> **Task to carry out**:
With the first line below as the start and the line containing "export LEC_CHECK = 0" as the end, copy every line between them exactly, ends included.

(Dataset entries)
____________

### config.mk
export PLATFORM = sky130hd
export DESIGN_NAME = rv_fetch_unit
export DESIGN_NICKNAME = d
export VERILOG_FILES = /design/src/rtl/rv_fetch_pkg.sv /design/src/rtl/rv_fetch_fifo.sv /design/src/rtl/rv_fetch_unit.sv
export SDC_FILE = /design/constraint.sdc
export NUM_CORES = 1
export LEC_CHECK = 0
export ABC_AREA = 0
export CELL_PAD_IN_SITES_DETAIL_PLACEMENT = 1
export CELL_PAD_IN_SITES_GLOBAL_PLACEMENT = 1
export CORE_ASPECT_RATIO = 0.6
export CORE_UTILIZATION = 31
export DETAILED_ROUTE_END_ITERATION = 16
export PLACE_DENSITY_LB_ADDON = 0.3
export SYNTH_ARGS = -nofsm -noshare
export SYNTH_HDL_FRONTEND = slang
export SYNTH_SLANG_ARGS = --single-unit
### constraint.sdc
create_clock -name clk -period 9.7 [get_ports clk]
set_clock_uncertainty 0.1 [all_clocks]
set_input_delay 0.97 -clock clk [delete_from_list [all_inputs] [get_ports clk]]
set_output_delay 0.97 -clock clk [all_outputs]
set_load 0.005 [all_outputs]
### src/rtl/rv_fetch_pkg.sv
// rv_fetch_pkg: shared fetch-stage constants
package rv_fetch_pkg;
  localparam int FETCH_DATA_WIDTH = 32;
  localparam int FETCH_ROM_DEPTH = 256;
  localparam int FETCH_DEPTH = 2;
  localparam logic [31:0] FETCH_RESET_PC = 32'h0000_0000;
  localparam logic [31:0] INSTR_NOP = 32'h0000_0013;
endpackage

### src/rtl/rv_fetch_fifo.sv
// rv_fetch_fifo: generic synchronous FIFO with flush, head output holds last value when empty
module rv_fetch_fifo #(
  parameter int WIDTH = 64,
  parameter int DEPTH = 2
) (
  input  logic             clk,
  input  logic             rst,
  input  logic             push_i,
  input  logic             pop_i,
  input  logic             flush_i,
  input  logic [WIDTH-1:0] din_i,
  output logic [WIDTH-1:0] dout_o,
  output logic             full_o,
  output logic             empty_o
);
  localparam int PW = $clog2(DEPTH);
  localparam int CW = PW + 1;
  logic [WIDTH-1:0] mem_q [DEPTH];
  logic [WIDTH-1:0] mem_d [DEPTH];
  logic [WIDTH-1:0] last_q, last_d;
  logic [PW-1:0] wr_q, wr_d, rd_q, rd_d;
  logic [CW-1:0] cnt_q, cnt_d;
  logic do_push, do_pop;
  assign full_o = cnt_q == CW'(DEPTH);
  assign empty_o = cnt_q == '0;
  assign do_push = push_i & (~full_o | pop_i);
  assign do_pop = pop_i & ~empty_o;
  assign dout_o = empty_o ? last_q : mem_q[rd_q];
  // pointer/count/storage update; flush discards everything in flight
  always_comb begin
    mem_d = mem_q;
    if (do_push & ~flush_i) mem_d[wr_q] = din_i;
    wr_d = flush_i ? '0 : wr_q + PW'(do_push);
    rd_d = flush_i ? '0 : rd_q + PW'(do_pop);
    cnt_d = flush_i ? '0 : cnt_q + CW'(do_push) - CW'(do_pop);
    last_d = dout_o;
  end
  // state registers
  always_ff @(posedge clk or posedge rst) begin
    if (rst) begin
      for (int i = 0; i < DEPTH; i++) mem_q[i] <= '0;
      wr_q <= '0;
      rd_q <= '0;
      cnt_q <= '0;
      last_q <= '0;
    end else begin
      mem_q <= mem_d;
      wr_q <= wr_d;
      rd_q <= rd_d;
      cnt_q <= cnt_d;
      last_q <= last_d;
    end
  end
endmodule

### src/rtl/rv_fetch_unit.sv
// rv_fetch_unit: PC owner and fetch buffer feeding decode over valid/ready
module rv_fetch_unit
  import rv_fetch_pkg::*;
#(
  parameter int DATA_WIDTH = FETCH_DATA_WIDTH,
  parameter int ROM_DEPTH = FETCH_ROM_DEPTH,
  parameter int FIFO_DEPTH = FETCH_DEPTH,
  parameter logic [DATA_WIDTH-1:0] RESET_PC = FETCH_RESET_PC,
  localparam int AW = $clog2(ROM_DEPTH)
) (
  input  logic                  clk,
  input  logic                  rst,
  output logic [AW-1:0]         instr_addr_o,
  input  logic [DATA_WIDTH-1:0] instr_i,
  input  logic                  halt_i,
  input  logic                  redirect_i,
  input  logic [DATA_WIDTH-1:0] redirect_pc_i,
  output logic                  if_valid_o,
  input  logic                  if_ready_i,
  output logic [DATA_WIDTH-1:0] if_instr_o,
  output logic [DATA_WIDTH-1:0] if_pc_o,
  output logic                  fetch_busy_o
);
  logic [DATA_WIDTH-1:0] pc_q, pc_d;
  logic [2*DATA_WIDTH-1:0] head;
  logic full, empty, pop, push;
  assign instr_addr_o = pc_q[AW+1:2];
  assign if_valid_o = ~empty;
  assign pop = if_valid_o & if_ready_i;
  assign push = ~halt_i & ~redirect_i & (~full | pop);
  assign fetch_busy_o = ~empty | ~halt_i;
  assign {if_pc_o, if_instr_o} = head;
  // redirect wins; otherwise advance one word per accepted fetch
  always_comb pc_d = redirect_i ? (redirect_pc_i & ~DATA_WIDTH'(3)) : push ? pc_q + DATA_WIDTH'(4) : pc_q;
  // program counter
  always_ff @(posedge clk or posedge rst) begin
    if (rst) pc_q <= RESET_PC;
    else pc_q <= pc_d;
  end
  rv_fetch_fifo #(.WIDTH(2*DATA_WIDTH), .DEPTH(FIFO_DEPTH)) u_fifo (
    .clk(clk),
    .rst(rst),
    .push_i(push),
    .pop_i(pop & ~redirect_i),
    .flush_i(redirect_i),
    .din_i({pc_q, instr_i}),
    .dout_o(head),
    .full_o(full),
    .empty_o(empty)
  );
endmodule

____________

> **Exercise answer**:
### config.mk
export PLATFORM = sky130hd
export DESIGN_NAME = rv_fetch_unit
export DESIGN_NICKNAME = d
export VERILOG_FILES = /design/src/rtl/rv_fetch_pkg.sv /design/src/rtl/rv_fetch_fifo.sv /design/src/rtl/rv_fetch_unit.sv
export SDC_FILE = /design/constraint.sdc
export NUM_CORES = 1
export LEC_CHECK = 0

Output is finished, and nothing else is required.